Set-up of the 3D model

Y201 cells were detached, resuspended in serum-free medium and seeded onto Wnt3a-immobilized 96-well plates at a density of 3 × 104 cells per well. Cells were left to adhere for at least 1 h before the medium was removed and the cells were covered with 50 µl per well of the appropriate hydrogel solution. To allow for gelation, gellan gum and collagen precursor solutions were incubated for 10 min at 37 °C, while PEG samples were irradiated with broad spectrum UV light for 5 min at a distance of 1.7 cm. GelMA precursor solution was set using a 100 mW/cm2 Knightsbridge FLF Floodlight visible light lamp (RS Components) for 5 min at a distance of 5.5 cm. After the hydrogels were set, 200 µl of appropriate medium was added on top of the gels and samples were incubated at 37 °C and 5% CO2 for 1 h, before the medium was replaced. Basic, chondrogenic or kartogenin-supplemented medium (described above in Section "Cell culture") was used for samples in basic, ‘TGF-β3’ and ‘kartogenin’ conditions, respectively. After 72 h of culture, kartogenin-supplemented medium was replaced with high glucose DMEM supplemented with 5% FBS, 1% L-Glutamine, 1% PS and 1% ITS. For all conditions, during the culture period medium was replaced every other day.
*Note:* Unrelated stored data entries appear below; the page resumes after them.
Background: an optimization exercise with open tools, aiming at small area and a short achievable clock period. Do not read the settings as production practice.
Only simulation tests tie the RTL to the original design; equivalence was not proved.
Power figures rest on the tool's default switching activity, not on a simulated workload.

==> run a: inputs <==
==> flow/design.v <==
module lifo_sa #(
  parameter int DWIDTH       = 16,
  parameter int AWIDTH       = 8,
  parameter int ALMOST_FULL  = 2,
  parameter int ALMOST_EMPTY = 2,
  parameter int SHOWAHEAD    = 0
) (
  input  logic              clk_i,
  input  logic              srst_i,
  input  logic              wrreq_i,
  input  logic [DWIDTH-1:0] data_i,
  input  logic              rdreq_i,
  output logic [DWIDTH-1:0] q_o,
  output logic              empty_o,
  output logic              almost_empty_o,
  output logic              full_o,
  output logic              almost_full_o,
  output logic [AWIDTH:0]   usedw_o
  ,
  input  logic              clr_err_i,
  output logic              ovf_o,
  output logic              udf_o
);
  localparam int DEPTH = 2**AWIDTH;
  localparam int AW1   = AWIDTH + 1;
  localparam logic [AWIDTH:0]   DEPTH_W = AW1'(DEPTH);
  localparam logic [AWIDTH:0]   AF_LVL  = AW1'(ALMOST_FULL);
  localparam logic [AWIDTH:0]   AE_LVL  = AW1'(ALMOST_EMPTY);
  localparam logic [AWIDTH:0]   ONE_W   = AW1'(1);
  localparam logic [AWIDTH-1:0] ONE_A   = AWIDTH'(1);
  logic [DWIDTH-1:0] mem_q [DEPTH];
  logic [AWIDTH:0]   usedw_q, usedw_d;
  logic [DWIDTH-1:0] q_q, q_d;
  logic              empty_q, almost_empty_q, full_q, almost_full_q;
  logic              push_ok, pop_ok;
  logic [AWIDTH-1:0] wr_addr, top_addr;
  assign push_ok  = wrreq_i & ~full_q;
  assign pop_ok   = rdreq_i & ~empty_q;
  assign wr_addr  = usedw_q[AWIDTH-1:0];
  assign top_addr = wr_addr - ONE_A;
  always_comb begin
    usedw_d = usedw_q;
    if (push_ok && !pop_ok) begin
      usedw_d = usedw_q + ONE_W;
    end else if (pop_ok && !push_ok) begin
      usedw_d = usedw_q - ONE_W;
    end
  end
  always_comb begin
    q_d = q_q;
    if (SHOWAHEAD == 0) begin
      if (push_ok && pop_ok) begin
        q_d = data_i;
      end else if (pop_ok) begin
        q_d = mem_q[top_addr];
      end
    end else begin
      if (push_ok && !pop_ok) begin
        q_d = data_i;
      end else if (pop_ok && !push_ok) begin
        q_d = (usedw_q == ONE_W) ? '0 : mem_q[top_addr - ONE_A];
      end
    end
  end
  always_ff @(posedge clk_i) begin
    if (push_ok && !pop_ok) begin
      mem_q[wr_addr] <= data_i;
    end
  end
  always_ff @(posedge clk_i) begin
    if (srst_i) begin
      usedw_q        <= '0;
      q_q            <= '0;
      empty_q        <= 1'b1;
      almost_empty_q <= 1'b1;
      full_q         <= 1'b0;
      almost_full_q  <= (AF_LVL == '0);
    end else begin
      usedw_q        <= usedw_d;
      q_q            <= q_d;
      empty_q        <= (usedw_d == '0);
      almost_empty_q <= (usedw_d <= AE_LVL);
      full_q         <= (usedw_d == DEPTH_W);
      almost_full_q  <= (usedw_d >= AF_LVL);
    end
  end
  assign q_o            = q_q;
  assign usedw_o        = usedw_q;
  assign empty_o        = empty_q;
  assign almost_empty_o = almost_empty_q;
  assign full_o         = full_q;
  assign almost_full_o  = almost_full_q;
  logic ovf_q, ovf_d, udf_q, udf_d;
  always_comb begin
    ovf_d = ovf_q;
    udf_d = udf_q;
    if (clr_err_i) begin
      ovf_d = 1'b0;
      udf_d = 1'b0;
    end
    if (wrreq_i && full_q && !pop_ok) begin
      ovf_d = 1'b1;
    end
    if (rdreq_i && empty_q) begin
      udf_d = 1'b1;
    end
  end
  always_ff @(posedge clk_i) begin
    if (srst_i) begin
      ovf_q <= 1'b0;
      udf_q <= 1'b0;
    end else begin
      ovf_q <= ovf_d;
      udf_q <= udf_d;
    end
  end
  assign ovf_o = ovf_q;
  assign udf_o = udf_q;
endmodule
==> flow/run.sh <==
#!/bin/bash
# synth_recipe.tcl (not shown) runs the flow's synth.tcl, then flattens the netlist and writes it again
# the make line also repeats each setting of config.mk as NAME=value (left out here)
make -C /OpenROAD-flow-scripts/flow DESIGN_CONFIG=/design/flow/config.mk WORK_HOME=/design/flow/orfs CLKGATE_MAP_FILE= SYNTH_SCRIPT=/design/flow/synth_recipe.tcl finish
==> flow/config.mk <==
export PLATFORM = sky130hd
export DESIGN_NAME = lifo_sa
export DESIGN_NICKNAME = lifo_sa
export VERILOG_FILES = /design/flow/design.v
export SDC_FILE = /design/flow/constraint.sdc
export NUM_CORES = 4
export LEC_CHECK = 0
export CAP_MARGIN = 20
export CORE_MARGIN = 2
export CORE_UTILIZATION = 40
export SLEW_MARGIN = 20
==> flow/constraint.sdc <==
create_clock -name core_clock -period 4.0 [get_ports {clk_i}]
set_input_delay 0.8000 -clock core_clock [delete_from_list [all_inputs] [get_ports {clk_i}]]
set_output_delay 0.8000 -clock core_clock [all_outputs]
set_load 0.01 [all_outputs]
==> run b: changes against run a <==
--- a/flow/design.v
+++ b/flow/design.v
@@ -4,5 +4,5 @@
   parameter int ALMOST_FULL  = 2,
   parameter int ALMOST_EMPTY = 2,
-  parameter int SHOWAHEAD    = 0
+  parameter int SHOWAHEAD    = 0    
 ) (
   input  logic              clk_i,
@@ -28,42 +28,56 @@
   localparam logic [AWIDTH:0]   AE_LVL  = AW1'(ALMOST_EMPTY);
   localparam logic [AWIDTH:0]   ONE_W   = AW1'(1);
-  localparam logic [AWIDTH-1:0] ONE_A   = AWIDTH'(1);
-  logic [DWIDTH-1:0] mem_q [DEPTH];
+  logic [DWIDTH-1:0] stk_q [DEPTH];    
+  logic              phase_q;
   logic [AWIDTH:0]   usedw_q, usedw_d;
   logic [DWIDTH-1:0] q_q, q_d;
   logic              empty_q, almost_empty_q, full_q, almost_full_q;
-  logic              push_ok, pop_ok;
-  logic [AWIDTH-1:0] wr_addr, top_addr;
-  assign push_ok  = wrreq_i & ~full_q;
-  assign pop_ok   = rdreq_i & ~empty_q;
-  assign wr_addr  = usedw_q[AWIDTH-1:0];
-  assign top_addr = wr_addr - ONE_A;
-  always_comb begin
-    usedw_d = usedw_q;
-    if (push_ok && !pop_ok) begin
-      usedw_d = usedw_q + ONE_W;
-    end else if (pop_ok && !push_ok) begin
-      usedw_d = usedw_q - ONE_W;
+  logic              empty_d, almost_empty_d, full_d, almost_full_d;
+  logic              push_ok, pop_ok, push_only, pop_only, push_pop, hold;
+  logic [DWIDTH-1:0] din_enc, top_dec;
+  assign push_ok   = wrreq_i & ~full_q;
+  assign pop_ok    = rdreq_i & ~empty_q;
+  assign push_only = push_ok & ~pop_ok;
+  assign pop_only  = pop_ok & ~push_ok;
+  assign push_pop  = push_ok & pop_ok;
+  assign hold      = ~(push_only | pop_only);
+  assign din_enc = data_i ^ {DWIDTH{phase_q}};
+  assign top_dec = stk_q[0] ^ {DWIDTH{phase_q}};
+  always_ff @(posedge clk_i) begin
+    if (srst_i) begin
+      phase_q <= 1'b0;
+    end else begin
+      phase_q <= ~phase_q;
+    end
+  end
+  always_ff @(posedge clk_i) begin
+    for (int i = 0; i < DEPTH; i++) begin
+      stk_q[i] <= ~(({DWIDTH{hold}}      & stk_q[i])
+                  | ({DWIDTH{push_only}} & ((i == 0) ? din_enc : stk_q[(i + DEPTH - 1) % DEPTH]))
+                  | ({DWIDTH{pop_only}}  & ((i == DEPTH - 1) ? stk_q[i] : stk_q[(i + 1) % DEPTH])));
     end
   end
   always_comb begin
-    q_d = q_q;
-    if (SHOWAHEAD == 0) begin
-      if (push_ok && pop_ok) begin
-        q_d = data_i;
-      end else if (pop_ok) begin
-        q_d = mem_q[top_addr];
-      end
-    end else begin
-      if (push_ok && !pop_ok) begin
-        q_d = data_i;
-      end else if (pop_ok && !push_ok) begin
-        q_d = (usedw_q == ONE_W) ? '0 : mem_q[top_addr - ONE_A];
-      end
-    end
-  end
-  always_ff @(posedge clk_i) begin
-    if (push_ok && !pop_ok) begin
-      mem_q[wr_addr] <= data_i;
+    usedw_d        = usedw_q;
+    q_d            = q_q;
+    empty_d        = empty_q;
+    almost_empty_d = almost_empty_q;
+    full_d         = full_q;
+    almost_full_d  = almost_full_q;
+    if (push_only) begin
+      usedw_d        = usedw_q + ONE_W;
+      empty_d        = 1'b0;
+      almost_empty_d = (usedw_q + ONE_W <= AE_LVL);
+      full_d         = (usedw_q + ONE_W == DEPTH_W);
+      almost_full_d  = (usedw_q + ONE_W >= AF_LVL);
+    end else if (pop_only) begin
+      usedw_d        = usedw_q - ONE_W;
+      q_d            = top_dec;
+      empty_d        = (usedw_q == ONE_W);
+      almost_empty_d = (usedw_q - ONE_W <= AE_LVL);
+      full_d         = 1'b0;
+      almost_full_d  = (usedw_q - ONE_W >= AF_LVL);
+    end else if (push_pop) begin
+      q_d            = data_i;
     end
   end
@@ -79,8 +93,8 @@
       usedw_q        <= usedw_d;
       q_q            <= q_d;
-      empty_q        <= (usedw_d == '0);
-      almost_empty_q <= (usedw_d <= AE_LVL);
-      full_q         <= (usedw_d == DEPTH_W);
-      almost_full_q  <= (usedw_d >= AF_LVL);
+      empty_q        <= empty_d;
+      almost_empty_q <= almost_empty_d;
+      full_q         <= full_d;
+      almost_full_q  <= almost_full_d;
     end
   end
==> flow/flow/run.sh (new file) <==
#!/bin/bash
# The standard flow, with a setup slack margin only in the clock-tree step's
# timing repair (the floorplan step's repair gets none).
set -euo pipefail
bash standard.sh synth floorplan place > flow_synth_floorplan_place.log 2>&1
bash standard.sh SETUP_SLACK_MARGIN=1.8 cts > flow_cts.log 2>&1
bash standard.sh finish > flow_route_finish.log 2>&1
==> flow/standard.sh (new file) <==
#!/bin/bash
# synth_recipe.tcl (not shown) runs the flow's synth.tcl, then flattens the netlist and writes it again
# the make line also repeats each setting of config.mk as NAME=value (left out here)
make -C /OpenROAD-flow-scripts/flow DESIGN_CONFIG=/design/flow/config.mk WORK_HOME=/design/flow/orfs CLKGATE_MAP_FILE= SYNTH_SCRIPT=/design/flow/synth_recipe.tcl "${@:-finish}"
--- a/flow/config.mk
+++ b/flow/config.mk
@@ -8,4 +8,6 @@
 export CAP_MARGIN = 20
 export CORE_MARGIN = 2
-export CORE_UTILIZATION = 40
+export CORE_UTILIZATION = 45
+export CTS_CLUSTER_DIAMETER = 60
+export CTS_CLUSTER_SIZE = 20
 export SLEW_MARGIN = 20
removed: flow/run.sh
==> run c: changes against run a <==
--- a/flow/design.v
+++ b/flow/design.v
@@ -4,5 +4,5 @@
   parameter int ALMOST_FULL  = 2,
   parameter int ALMOST_EMPTY = 2,
-  parameter int SHOWAHEAD    = 0
+  parameter int SHOWAHEAD    = 0    
 ) (
   input  logic              clk_i,
@@ -28,42 +28,56 @@
   localparam logic [AWIDTH:0]   AE_LVL  = AW1'(ALMOST_EMPTY);
   localparam logic [AWIDTH:0]   ONE_W   = AW1'(1);
-  localparam logic [AWIDTH-1:0] ONE_A   = AWIDTH'(1);
-  logic [DWIDTH-1:0] mem_q [DEPTH];
+  logic [DWIDTH-1:0] stk_q [DEPTH];    
+  logic              phase_q;
   logic [AWIDTH:0]   usedw_q, usedw_d;
   logic [DWIDTH-1:0] q_q, q_d;
   logic              empty_q, almost_empty_q, full_q, almost_full_q;
-  logic              push_ok, pop_ok;
-  logic [AWIDTH-1:0] wr_addr, top_addr;
-  assign push_ok  = wrreq_i & ~full_q;
-  assign pop_ok   = rdreq_i & ~empty_q;
-  assign wr_addr  = usedw_q[AWIDTH-1:0];
-  assign top_addr = wr_addr - ONE_A;
-  always_comb begin
-    usedw_d = usedw_q;
-    if (push_ok && !pop_ok) begin
-      usedw_d = usedw_q + ONE_W;
-    end else if (pop_ok && !push_ok) begin
-      usedw_d = usedw_q - ONE_W;
+  logic              empty_d, almost_empty_d, full_d, almost_full_d;
+  logic              push_ok, pop_ok, push_only, pop_only, push_pop, hold;
+  logic [DWIDTH-1:0] din_enc, top_dec;
+  assign push_ok   = wrreq_i & ~full_q;
+  assign pop_ok    = rdreq_i & ~empty_q;
+  assign push_only = push_ok & ~pop_ok;
+  assign pop_only  = pop_ok & ~push_ok;
+  assign push_pop  = push_ok & pop_ok;
+  assign hold      = ~(push_only | pop_only);
+  assign din_enc = data_i ^ {DWIDTH{phase_q}};
+  assign top_dec = stk_q[0] ^ {DWIDTH{phase_q}};
+  always_ff @(posedge clk_i) begin
+    if (srst_i) begin
+      phase_q <= 1'b0;
+    end else begin
+      phase_q <= ~phase_q;
+    end
+  end
+  always_ff @(posedge clk_i) begin
+    for (int i = 0; i < DEPTH; i++) begin
+      stk_q[i] <= ~(({DWIDTH{hold}}      & stk_q[i])
+                  | ({DWIDTH{push_only}} & ((i == 0) ? din_enc : stk_q[(i + DEPTH - 1) % DEPTH]))
+                  | ({DWIDTH{pop_only}}  & ((i == DEPTH - 1) ? stk_q[i] : stk_q[(i + 1) % DEPTH])));
     end
   end
   always_comb begin
-    q_d = q_q;
-    if (SHOWAHEAD == 0) begin
-      if (push_ok && pop_ok) begin
-        q_d = data_i;
-      end else if (pop_ok) begin
-        q_d = mem_q[top_addr];
-      end
-    end else begin
-      if (push_ok && !pop_ok) begin
-        q_d = data_i;
-      end else if (pop_ok && !push_ok) begin
-        q_d = (usedw_q == ONE_W) ? '0 : mem_q[top_addr - ONE_A];
-      end
-    end
-  end
-  always_ff @(posedge clk_i) begin
-    if (push_ok && !pop_ok) begin
-      mem_q[wr_addr] <= data_i;
+    usedw_d        = usedw_q;
+    q_d            = q_q;
+    empty_d        = empty_q;
+    almost_empty_d = almost_empty_q;
+    full_d         = full_q;
+    almost_full_d  = almost_full_q;
+    if (push_only) begin
+      usedw_d        = usedw_q + ONE_W;
+      empty_d        = 1'b0;
+      almost_empty_d = (usedw_q + ONE_W <= AE_LVL);
+      full_d         = (usedw_q + ONE_W == DEPTH_W);
+      almost_full_d  = (usedw_q + ONE_W >= AF_LVL);
+    end else if (pop_only) begin
+      usedw_d        = usedw_q - ONE_W;
+      q_d            = top_dec;
+      empty_d        = (usedw_q == ONE_W);
+      almost_empty_d = (usedw_q - ONE_W <= AE_LVL);
+      full_d         = 1'b0;
+      almost_full_d  = (usedw_q - ONE_W >= AF_LVL);
+    end else if (push_pop) begin
+      q_d            = data_i;
     end
   end
@@ -79,8 +93,8 @@
       usedw_q        <= usedw_d;
       q_q            <= q_d;
-      empty_q        <= (usedw_d == '0);
-      almost_empty_q <= (usedw_d <= AE_LVL);
-      full_q         <= (usedw_d == DEPTH_W);
-      almost_full_q  <= (usedw_d >= AF_LVL);
+      empty_q        <= empty_d;
+      almost_empty_q <= almost_empty_d;
+      full_q         <= full_d;
+      almost_full_q  <= almost_full_d;
     end
   end
--- a/flow/config.mk
+++ b/flow/config.mk
@@ -8,4 +8,5 @@
 export CAP_MARGIN = 20
 export CORE_MARGIN = 2
-export CORE_UTILIZATION = 40
+export CORE_UTILIZATION = 45
+export SETUP_SLACK_MARGIN = 1.3
 export SLEW_MARGIN = 20
==> run summary <==
Run c finished with timing, DRC and antenna clean. Run b finished with timing, DRC and antenna clean. Run a passed the timing, DRC and antenna checks. Sequential power: run a is lower than run b (about 30%). Global-route usage: run c < run b < run a. The lowest first-iteration DRC count belongs to run a, the highest to run b. Against run b, the maximum frequency of run c is smaller by 13%. Synthesized area is the same in run b and run c. Cell count, highest first: run c, run b, run a.
==> figures <==
GRT Total Usage: run a 20.1%; run c 15.1%; run b 15.3%
Status: run a finished clean; run c finished clean; run b finished clean
Fraction of the core area covered by cells at the end of the flow: run a 46.4%; run c 51.4%; run b 49.3%
CP peak stage delay: run a 0.55 ns; run c 0.59 ns; run b 0.55 ns
Register area: run a 124000 sq um; run c 82700 sq um; run b 82700 sq um
Share of cell area taken by flip-flops and latches: run a 67.8%; run c 55.8%; run b 58.2%
Global-route track usage on met1: run a 28.3%; run c 20.0%; run b 20.7%
Fraction of cell area in non-clock buffers: run a 3.42%; run c 2.91%; run b 3.56%
Leakage power: run a 0.0554 uW; run c 0.0521 uW; run b 0.0492 uW
Sort of element at the start of the critical path: run a register; run c primary input; run b register
Die Y-Extent: run a 632 um; run c 542 um; run b 542 um
CTS clock-pin slew for the worst setup and hold paths: run a 0.07 ns; run c 0.06 ns; run b 0.08 ns
P&R area growth vs syn: run a 15.4%; run c 13.7%; run b 9.10%

-- port drivers added, routing unchanged --
How much do the figures lean on ideal ports? The routed layouts below were timed once more, with nothing changed but the port constraints.
Step 1 assumes that a clkbuf_16 drives the clock port and a buf_2 every other input.
Step 2 also shifts input and output timing later by t, the mid clock arrival at the registers, as if the neighbouring blocks saw the same clock.
Three values: no drivers, after step 1, after step 2; two values: the first two.
| run | t (ns) | setup WS [ns] | cell pins on the clock port's net |
|---|---|---|---|
| run a | 1.040 | 0.114 / 0.114 / 0.114 | 1 |
| run b | 0.976 | 1.679 / 1.679 / 0.785 | 1 |
| run c | 0.964 | 1.325 / 1.290 / 0.426 | 1 |
After both steps every run listed still meets setup and hold. For run c, which loses most, drivers alone change the setup slack by -0.035 ns; drivers and shift together by -0.899 ns.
Optical coherence tomography (OCT)

4% (w/v) GelMA hydrogels were prepared in 96-well plate as described in Section "Preparation of hydrogel precursor solutions". Prepared hydrogels were covered with culture medium to simulate the experimental conditions and underwent OCT imaging on days 0, 3, and 7. A 20 µl medium was added while doing the imaging in order to prevent dehydration and reflection. Following the imaging procedure, 200 µl of the appropriate culture medium was added onto the hydrogels, and the samples were subsequently incubated at 37 °C. Mechanical property analysis was carried out utilizing debiased ambient vibration Optical Coherence Elastography (OCE). This technique, designed for mechanical contrast evaluation, was conducted using an OCT imaging system, with no supplementary hardware modifications. This approach allows for the non-contact, sterile assessment of mechanical properties, relying on using ambient vibrations. The OCT system employed in this study featured a lateral scanning distance of approximately 3.7 mm. Mechanical property assessment encompasses the generation of mechanical contrast maps and quantitative analysis through the calculation of Young's modulus (E). E is derived using a calibration curve established through nanoindentation and OCT imaging. The correlation between E and the estimated wavelength (λ) follows the equation E ∝ λ2, which justifies the utilization of the mean wavelength squared, λ2, in E calculation33.

Biochemical assays

Y201 cells cultured in monolayer (n = 4 per group) were washed with DPBS, detached and centrifuged to form a pellet, while the 3D cell constructs (n = 4 per group) were only washed with DPBS. 250 µL of Proteinase K (Invitrogen) (1 mg/mL dissolved in 100 mM ammonium acetate, pH 7.0) was added per 100 mg wet weight of sample. Samples were vortexed, then incubated at 60 °C with an additional vortex every 30 min until complete dissociation had occurred (~ 2 h). Proteinase K was inactivated by heating the samples to 100 °C for 5 min in a heat block. DNA content was quantified using the PicoGreen dye assay (Biosciences) following the kit instructions with a calf thymus DNA standard. Sulfated glycosaminoglycan (sGAG) content within the sample was quantified using the dimethylmethylene blue (DMMB) dye-binding assay with a chondroitin sulfate standard. The sGAG content secreted into media was analyzed using Glycosaminoglycan Assay Blyscan kit (Biocolor) following the kit instruction, also with a chondroitin sulfate standard. Cell proliferation in monolayers was quantified using the EdU (Abcam) and Ki67 (Abcam) assays following the kit instructions.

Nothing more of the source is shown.